Posted by Lisa Flanagan on 4/10/2020

"Nursing care comes in many forms. Sometimes it is the ability to make someone feel physically comfortable by various means.  Other times it is the ability to improve the body’s ability to achieve or maintain health.  But often it is an uncanny yet well-honed knack to see beyond the obvious and address, in some way, the deeper needs of the human soul." ~Donna Wilk Cardillo, A Daybook for Beginning Nurses


Welcome to the Paxson Health Office.   As one of the ~6 registered nurse case managers in the MCPS school district, I have worked at Paxson since 2015.  Prior to becoming a school nurse, I worked for nearly 20 years in a Neonatal Intensive Care Unit, starting as a staff nurse and then joining the Neonatal Transport Team, eventually adding Staff Development Coordinator/Educator, electronic medical record super-user, and shared role as unit manager to my experiences. 

After nearly two decades in the hospital setting it was time to try something new; to be challenged in new ways.   I was fortunate enough to be able to try school nursing and it has been an amazing experience.

So what does a school nurse do?  It is so much more than ice packs, band-aids and lice. 

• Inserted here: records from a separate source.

This design comes from an exercise in tuning for small area and few clock cycles on the open sky130 flow, not from production work. RTL that was checked went through simulation tests only; none was proved equivalent to the original. The RTL of runs 1 to 3 was laid out without a check of its function. Power figures rest on the tool's default switching activity, not on a simulated workload.

### design/flow/flow/run.sh
#!/bin/bash
# The standard layout, with the smallest buffer (buf_1) on every port
# instead of the one buffer_ports picks by default.
set -uo pipefail
bash standard.sh "BUFFER_PORTS_ARGS=-buffer_cell sky130_fd_sc_hd__buf_1" finish > standard.log 2>&1
### design/flow/standard.sh
#!/bin/bash
# synth_recipe.tcl (not shown) runs the flow's synth.tcl, then flattens the netlist and writes it again
# the make line also repeats each setting of config.mk as NAME=value (left out here)
make -C /OpenROAD-flow-scripts/flow DESIGN_CONFIG=/design/flow/config.mk WORK_HOME=/design/flow/orfs CLKGATE_MAP_FILE= SYNTH_SCRIPT=/design/flow/synth_recipe.tcl "${@:-finish}"
### design/flow/config.mk
export PLATFORM = sky130hd
export DESIGN_NAME = djtag_core
export DESIGN_NICKNAME = djtag_core
export VERILOG_FILES = /design/flow/design.v
export SDC_FILE = /design/flow/constraint.sdc
export NUM_CORES = 4
export LEC_CHECK = 0
export CAP_MARGIN = 20
export CORE_MARGIN = 2
export CORE_UTILIZATION = 20
export CTS_BUF_LIST = sky130_fd_sc_hd__clkbuf_8
export SLEW_MARGIN = 20
export SYNTH_HIERARCHICAL = 1
### design/flow/constraint.sdc
create_clock -name core_clock -period 10.0 [get_ports {clk}]
set_input_delay 2.0000 -clock core_clock [delete_from_list [all_inputs] [get_ports {clk}]]
set_output_delay 2.0000 -clock core_clock [all_outputs]
set_load 0.01 [all_outputs]
### design/flow/design.v
module djtag_core (
    input  wire         clk,
    input  wire         rst,
    input  wire         rx_valid,
    input  wire [6:0]   rx_len,
    input  wire [511:0] rx_data,
    output wire         rx_take,
    output wire         tx_valid,
    output wire [6:0]   tx_len,
    output wire [511:0] tx_data,
    input  wire         tx_ready,
    output reg          tck_o,
    output reg          tdi_o,
    output reg          tms_o,
    input  wire         tdo_i,
    output reg          trst_oe,
    output reg          srst_oe
);
    localparam [2:0] S_B0   = 3'd0,    
                     S_B1   = 3'd1,    
                     S_B2   = 3'd2,    
                     S_XF   = 3'd3,    
                     S_JT   = 3'd4,    
                     S_DIV  = 3'd5,    
                     S_INFO = 3'd6,    
                     S_END  = 3'd7;    
    localparam [2:0] C_FREQ = 3'd2, C_XFER = 3'd3, C_SETSIG = 3'd4,
                     C_CLK = 3'd6, C_VOLT = 3'd7;
    reg [2:0]   st;
    reg [6:0]   rp;            
    reg [6:0]   oc;            
    reg         txv;
    reg [511:0] resp;
    reg [15:0]  div;
    reg         last_tdo;
    reg         scr;           
    reg [2:0]   cmd;           
    reg         fa;            
    reg         fb;            
    reg [16:0]  t;             
    reg [8:0]   r;             
    reg [2:0]   bp;            
    reg [7:1]   cap;           
    genvar g;
    wire [6:0]  rp1, oc1;
    wire [16:0] t1;
    wire [8:0]  rm1;
    wire [2:0]  bp1;
    wire [7:0]  c_rp, c_oc;
    wire [17:0] c_t;
    wire [9:0]  b_r;
    wire [3:0]  c_bp;
    assign c_rp[0] = 1'b1;
    assign c_oc[0] = 1'b1;
    assign c_t[0]  = 1'b1;
    assign b_r[0]  = 1'b1;
    assign c_bp[0] = 1'b1;
    generate
        for (g = 0; g < 7; g = g + 1) begin : g_inc7
            assign rp1[g]    = rp[g] ^ c_rp[g];
            assign c_rp[g+1] = rp[g] & c_rp[g];
            assign oc1[g]    = oc[g] ^ c_oc[g];
            assign c_oc[g+1] = oc[g] & c_oc[g];
        end
        for (g = 0; g < 17; g = g + 1) begin : g_inct
            assign t1[g]    = t[g] ^ c_t[g];
            assign c_t[g+1] = t[g] & c_t[g];
        end
        for (g = 0; g < 9; g = g + 1) begin : g_decr
            assign rm1[g]   = r[g] ^ b_r[g];
            assign b_r[g+1] = ~r[g] & b_r[g];
        end
        for (g = 0; g < 3; g = g + 1) begin : g_incb
            assign bp1[g]    = bp[g] ^ c_bp[g];
            assign c_bp[g+1] = bp[g] & c_bp[g];
        end
    endgenerate
    wire [7:0] pb;
    djtag_rdmux u_rdmux (.d(rx_data), .sel(64'd1 << rp[5:0]), .q(pb));
    wire [7:0] nrp;
    wire [7:0] c_n;
    assign c_n[0] = 1'b0;
    generate
        for (g = 0; g < 7; g = g + 1) begin : g_nrp
            assign nrp[g]   = rx_len[g] ^ ~rp[g] ^ c_n[g];
            assign c_n[g+1] = (rx_len[g] & ~rp[g]) | (rx_len[g] & c_n[g]) | (~rp[g] & c_n[g]);
        end
    endgenerate
    assign nrp[7] = c_n[7];
    wire       at_end = ~nrp[7];
    wire       clamp   = fb & (&pb[7:4]) & (|pb[3:0]);      
    wire [8:0] len_eff = {fb, pb[7:4], pb[3:0] & {4{~clamp}}};
    wire       part    = |len_eff[2:0];
    wire [6:0] room;
    wire [7:0] b_o;
    assign b_o[0] = 1'b0;
    generate
        for (g = 0; g < 7; g = g + 1) begin : g_room
            wire k = (g == 6);
            assign room[g]  = k ^ oc[g] ^ b_o[g];
            assign b_o[g+1] = (~k & oc[g]) | (~k & b_o[g]) | (oc[g] & b_o[g]);
        end
    endgenerate
    wire [7:0] bra, brb;
    assign bra[0] = part;
    assign brb[0] = part;
    generate
        for (g = 0; g < 7; g = g + 1) begin : g_xchk
            wire bb = (g < 6) ? len_eff[3 + g] : 1'b0;
            assign bra[g+1] = (~nrp[g] & bb) | (~nrp[g] & bra[g]) | (bb & bra[g]);
            assign brb[g+1] = (~room[g] & bb) | (~room[g] & brb[g]) | (bb & brb[g]);
        end
    endgenerate
    wire       xfer_ok = ~bra[7] && (fa || ~brb[7]);
    wire       oc_gt54 = oc[6] | (oc[5] & oc[4] & (oc[3] | (oc[2] & oc[1] & oc[0])));
    wire       oc_full = oc[6];
    wire       t_hit = (t == {div, 1'b0});
    wire       last  = (cmd == C_SETSIG) || (r == 9'd1);
    wire [15:0] den = {r[7:0], pb};
    wire [16:0] dx  = {t[15:0], div[14]};
    wire [16:0] dd  = {1'b0, den};
    wire [16:0] trial;
    wire [17:0] c_d;
    assign c_d[0] = 1'b1;
    generate
        for (g = 0; g < 17; g = g + 1) begin : g_div
            assign trial[g]  = dx[g] ^ ~dd[g] ^ c_d[g];
            assign c_d[g+1]  = (dx[g] & ~dd[g]) | (dx[g] & c_d[g]) | (~dd[g] & c_d[g]);
        end
    endgenerate
    wire        fits = c_d[17];
    wire [14:0] quo  = {div[13:0], fits};
    wire        pulse = r[0] & pb[0];
    reg [7:0] info_b;
    always @(*) begin
        case (r[3:0])
            4'd9: info_b = 8'h44;
            4'd8: info_b = 8'h4A;
            4'd7: info_b = 8'h54;
            4'd6: info_b = 8'h41;
            4'd5: info_b = 8'h47;
            4'd4: info_b = 8'h32;
            4'd3: info_b = 8'h0A;
            default: info_b = 8'h00;
        endcase
    end
    wire [7:0] xb;
    wire [7:0] capx = {cap, 1'b0};
    generate
        for (g = 0; g < 8; g = g + 1) begin : g_xb
            assign xb[g] = (bp == 3'd7 - g) ? tdo_i :
                           (bp >  3'd7 - g) ? capx[g] : 1'b0;
        end
    endgenerate
    reg       we;
    reg [7:0] wd;
    wire      fall = (st == S_JT) && tck_o && t_hit;
    always @(*) begin
        we = 1'b0;
        wd = xb;
        case (st)
            S_B0: begin
                wd = {5'd0, last_tdo, 2'd0};
                we = rx_valid && !txv && !at_end && pb[3:0] == 4'h5 && !oc_full;
            end
            S_B2: begin
                wd = {8{last_tdo}};
                we = !at_end && cmd == C_CLK && pb == 8'd0 && fa;
            end
            S_INFO: begin
                wd = info_b;
                we = 1'b1;
            end
            S_JT: begin
                if (cmd == C_CLK) begin
                    wd = {8{tdo_i}};
                    we = fall && last && fa;
                end else begin
                    we = fall && cmd == C_XFER && !fa && (bp == 3'd7 || last);
                end
            end
            default: ;
        endcase
    end
    wire [63:0] wen;
    djtag_wdec u_wdec (.we(we), .a(oc[5:0]), .en(wen));
    generate
        for (g = 0; g < 64; g = g + 1) begin : g_resp
            always @(posedge clk) begin
                if (wen[g])
                    resp[8*g +: 8] <= wd;
            end
        end
    endgenerate
    task apply_setsig;
        begin
            if (r[1]) scr     <= pb[1];
            if (r[3]) tms_o   <= pb[3];
            if (r[4]) trst_oe <= ~pb[4];
            if (r[5]) srst_oe <= ~pb[5];
        end
    endtask
    always @(posedge clk) begin
        if (rst) begin
            st       <= S_B0;
            rp       <= 7'd0;
            oc       <= 7'd0;
            txv      <= 1'b0;
            div      <= 16'd31;
            last_tdo <= 1'b0;
            scr      <= 1'b0;
            tck_o    <= 1'b0;
            tdi_o    <= 1'b0;
            tms_o    <= 1'b0;
            trst_oe  <= 1'b0;
            srst_oe  <= 1'b0;
        end else begin
            if (we) oc <= oc1;
            case (st)
                S_B0: begin
                    if (txv) begin
                        if (tx_ready) begin
                            txv <= 1'b0;
                            oc  <= 7'd0;
                        end
                    end else if (rx_valid) begin
                        cmd <= pb[2:0];
                        fa  <= pb[7];
                        fb  <= pb[6];
                        r   <= 9'd9;
                        if (at_end) begin
                            st <= S_END;
                        end else begin
                            case (pb[3:0])
                                4'h1: st <= oc_gt54 ? S_END : S_INFO;
                                4'h2, 4'h3, 4'h4, 4'h7: begin
                                    rp <= rp1;
                                    st <= S_B1;
                                end
                                4'h5: begin
                                    if (oc_full) st <= S_END;
                                    else rp <= rp1;
                                end
                                4'h6: begin
                                    if (pb[7] && oc_full) st <= S_END;
                                    else begin
                                        rp <= rp1;
                                        st <= S_B1;
                                    end
                                end
                                4'h8: rp <= rp1;
                                default: st <= S_END;
                            endcase
                        end
                    end
                end
                S_B1: begin
                    r <= {1'b0, pb};
                    if (at_end) begin
                        st <= S_END;
                    end else begin
                        case (cmd)
                            C_VOLT: begin
                                rp <= rp1;
                                st <= S_B0;
                            end
                            C_XFER: begin
                                if (!xfer_ok) begin
                                    st <= S_END;
                                end else begin
                                    tms_o <= 1'b0;
                                    rp    <= rp1;
                                    r     <= len_eff;
                                    bp    <= 3'd0;
                                    st    <= (len_eff == 9'd0) ? S_B0 : S_XF;
                                end
                            end
                            default: begin
                                rp <= rp1;
                                st <= S_B2;
                            end
                        endcase
                    end
                end
                S_B2: begin
                    if (at_end) begin
                        st <= S_END;
                    end else begin
                        case (cmd)
                            C_FREQ: begin
                                if (den == 16'd0) begin
                                    div <= 16'hFFFF;
                                    rp  <= rp1;
                                    st  <= S_B0;
                                end else begin
                                    div      <= 16'd31250;
                                    t[15:0]  <= 16'd0;
                                    {fb, bp} <= 4'd0;
                                    st       <= S_DIV;
                                end
                            end
                            C_SETSIG: begin
                                if (pulse) begin
                                    tdi_o <= scr;
                                    t     <= 17'd1;
                                    st    <= S_JT;
                                end else begin
                                    apply_setsig;
                                    rp <= rp1;
                                    st <= S_B0;
                                end
                            end
                            default: begin    
                                if (pb != 8'd0) begin
                                    tms_o <= r[3];
                                    tdi_o <= r[1];
                                    r     <= {1'b0, pb};
                                    t     <= 17'd1;
                                    st    <= S_JT;
                                end else begin
                                    rp <= rp1;
                                    st <= S_B0;
                                end
                            end
                        endcase
                    end
                end
                S_XF: begin
                    tdi_o <= pb[7];
                    t     <= 17'd1;
                    st    <= S_JT;
                end
                S_JT: begin
                    if (!t_hit) begin
                        t <= t1;
                    end else if (!tck_o) begin
                        tck_o <= 1'b1;
                        t     <= 17'd1;
                    end else begin
                        tck_o <= 1'b0;
                        t     <= 17'd1;
                        r     <= rm1;
                        case (cmd)
                            C_XFER: begin
                                if (bp != 3'd7) cap[3'd7 - bp] <= tdo_i;
                                bp <= bp1;
                                if (last) begin
                                    if (bp != 3'd7) rp <= rp1;
                                    st <= S_B0;
                                end else begin
                                    tdi_o <= pb[3'd7 - bp1];
                                    if (bp1 == 3'd7) rp <= rp1;
                                end
                            end
                            C_SETSIG: begin
                                last_tdo <= tdo_i;
                                apply_setsig;
                                rp <= rp1;
                                st <= S_B0;
                            end
                            default: begin    
                                last_tdo <= tdo_i;
                                if (last) begin
                                    rp <= rp1;
                                    st <= S_B0;
                                end
                            end
                        endcase
                    end
                end
                S_DIV: begin
                    t[15:0] <= fits ? trial[15:0] : dx[15:0];
                    bp      <= bp1;
                    fb      <= fb ^ c_bp[3];
                    if ({fb, bp} == 4'd14) begin
                        div <= (quo == 15'd0) ? 16'd1 : {1'b0, quo};
                        rp  <= rp1;
                        st  <= S_B0;
                    end else begin
                        div <= {1'b0, quo};
                    end
                end
                S_INFO: begin
                    r <= rm1;
                    if (r[3:0] == 4'd0) begin
                        rp <= rp1;
                        st <= S_B0;
                    end
                end
                default: begin    
                    txv <= (oc != 7'd0);
                    rp  <= 7'd0;
                    st  <= S_B0;
                end
            endcase
        end
    end
    assign rx_take  = (st == S_END);
    assign tx_valid = txv;
    assign tx_len   = oc;
    assign tx_data  = resp;
endmodule
module djtag_rdmux (
    input  wire [511:0] d,
    input  wire [63:0]  sel,
    output reg  [7:0]   q
);
    integer k;
    always @(*) begin
        q = 8'd0;
        for (k = 0; k < 64; k = k + 1)
            q = q | (d[8*k +: 8] & {8{sel[k]}});
    end
endmodule
module djtag_wdec (
    input  wire        we,
    input  wire [5:0]  a,
    output wire [63:0] en
);
    assign en = {63'd0, we} << a;
endmodule
==> results of run 1 <==
==> flip-flops by register name (all words and copies together) (netlist names), 7 cells and up <==
name / flops
oc: 7
cap: 7
t: 17
resp: 512
rp: 7
r: 9
div: 16
==> modules after synthesis, one instance, submodules excluded <==
module,times used,cells inside,cell area (um2),flip-flops and latches
djtag_rdmux,1,360,2870,0
djtag_core,1,1344,22400,594
djtag_wdec,1,97,494,0
==> routing by layer <==
layer / up-vias / wire length, um / track usage, %
li1: 9511 / - / -
met1: 10776 / 43400 / 18.9
met2: 1321 / 72300 / 36.7
met3: 335 / 11100 / 5.44
met4: 64 / 9750 / 13.2
met5: - / 403 / 0
==> tightest hold or removal path, delay by kind of cell, from the launching register on <==
kind / cells / cell delay, ns
flip-flops: 1 / 0.31
multiplexers: 1 / 0.05
AND/OR/NAND/NOR: 1 / 0.06
==> power by group <==
group | internal, mW | switching (mW) | total [mW]
Sequential | 2.96 | 0.101 | 3.06
Clock | 1.03 | 0.995 | 2.02
Combinational | 0.710 | 1.45 | 2.16
Total | 4.70 | 2.54 | 7.24
==> kinds of logic (layout without fill, tap and decap cells) <==
logic type                 Yosys count  in the layout  synth area share [%]
other                                0             39                     0
adders and majority gates           84             84                  4.67
DFF                                594            594                  67.5
AOI/OAI and AO/OA                  442            442                  13.5
and+or+nand+nor                    447            447                  8.87
xor gates and xnor gates            22             22                 0.747
buffers and inverters              176           1387                  3.14
muxes                               36             36                  1.53
==> final timing paths <==
kind / startpoint / end / slack (ns) / cells past startpoint
worst max-delay path: rp[5] / t[0] / 0.56 / 35
worst min-delay path: tms_o / tms_o / 0.48 / 2
worst max register to register: rp[5] / t[0] / 0.56 / 35
worst min register to register: tms_o / tms_o / 0.48 / 2
==> layout make-up <==
cell class              instances  area, um2  share of cell area [%]
flip-flops and latches        594      17400                    51.1
well taps                    1662       2080                    6.09
repair buffers               1160       4770                    14.0
diodes                         39       97.6                   0.286
multi-input cells            1031       7650                    22.4
clock inverters                73        518                    1.52
inverters                      54        203                   0.594
clock buffers                 100       1380                    4.03
==> cells in the final DEF, fill, tap and decap left out, drive strengths merged, types with 21 or more instances in the layout <==
master | synthesis | final
nand2 | 77 | 77
nand4 | 39 | 39
nor2 | 177 | 177
diode | 0 | 39
buf | 57 | 1160
dfxtp | 41 | 41
clkbuf | 65 | 100
clkinv | 0 | 40
edfxtp | 553 | 553
ha | 61 | 61
a22o | 130 | 130
o21ai | 45 | 45
fa | 21 | 21
nand3 | 22 | 22
a221oi | 130 | 130
inv | 54 | 82
mux2i | 26 | 26
a21oi | 41 | 41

I serve as a resource person for staff and respond to situations that require additional medical training.  Those situations may be emergent, intermittent, and regularly scheduled.   In addition, I discuss student health concerns with parents and guardians to determine the best course of action to keep the student as safe as possible in the school setting.  That action may include staff communication and training, development of healthcare and emergency plans, student education and team meeting attendance.  First aid continues to be a mainstay in the health office, but as student medical needs have become more complicated, our role is much more complex.  Diabetes, asthma, seizures, TBI's (concussions) and life-threatening allergies are examples of the complexity for which we help families and staff prepare and care for.  Click for more information about school nursing.  

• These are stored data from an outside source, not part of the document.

This design comes from an exercise in tuning for small area, a short achievable clock period and few clock cycles on the open sky130 flow, not from production work. The RTL was checked by simulation tests, not by an equivalence proof against the original design. Power figures rest on the tool's default switching activity, not on a simulated workload.

--- design/flow/design.v ---
module duck_alu (
    input  wire [33:0] a,         
    input  wire [33:0] b,         
    input  wire [33:0] c,         
    input  wire        cin,
    output wire [33:0] sum,
    output wire        ovf,
    output wire [31:0] result,
    output wire [3:0]  flag       
);
    wire [33:0] s = a ^ b ^ c;
    wire [33:0] k = (a & b) | (a & c) | (b & c);
    wire [33:0] y = {k[32:0], cin};
    assign sum = s + y;
    wire [31:0] zt = (s[31:0] ^ y[31:0]) ^ {s[30:0] | y[30:0], 1'b0};
    wire        zero = ~|zt;
    assign ovf = ~((sum[33:31] == 3'b000) | (sum[33:31] == 3'b111));
    assign result = ovf ? 32'd0 : sum[31:0];
    assign flag = ovf ? 4'b1000 :
                  sum[31] ? 4'b0001 :
                  zero ? 4'b0010 : 4'b0100;
endmodule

Immunization record review and compliance determination, vision screening, classroom health education, healthcare provider communication, health history review, and maintenance of health records are additional functions the school nurse performs.  Prevention, recognition and education of communicable illnesses are another function, as well as recognizing mental health concerns and referring to appropriate resources. Sometimes we are the first people a student will reach out to and sometimes we are the last resort.  It is extremely important we recognize where that student lies in that continuum and respond accordingly.  This is an enormous responsibility and we take it seriously.  

I share my time between my 3 assigned schools and also provide nursing care at other schools in the district as needed.  This means school staff are often responsible for initial student health concerns and requires we all work as a strong team.  I am deeply grateful for the people I work with every day and their capacity for caring can not be measured in words.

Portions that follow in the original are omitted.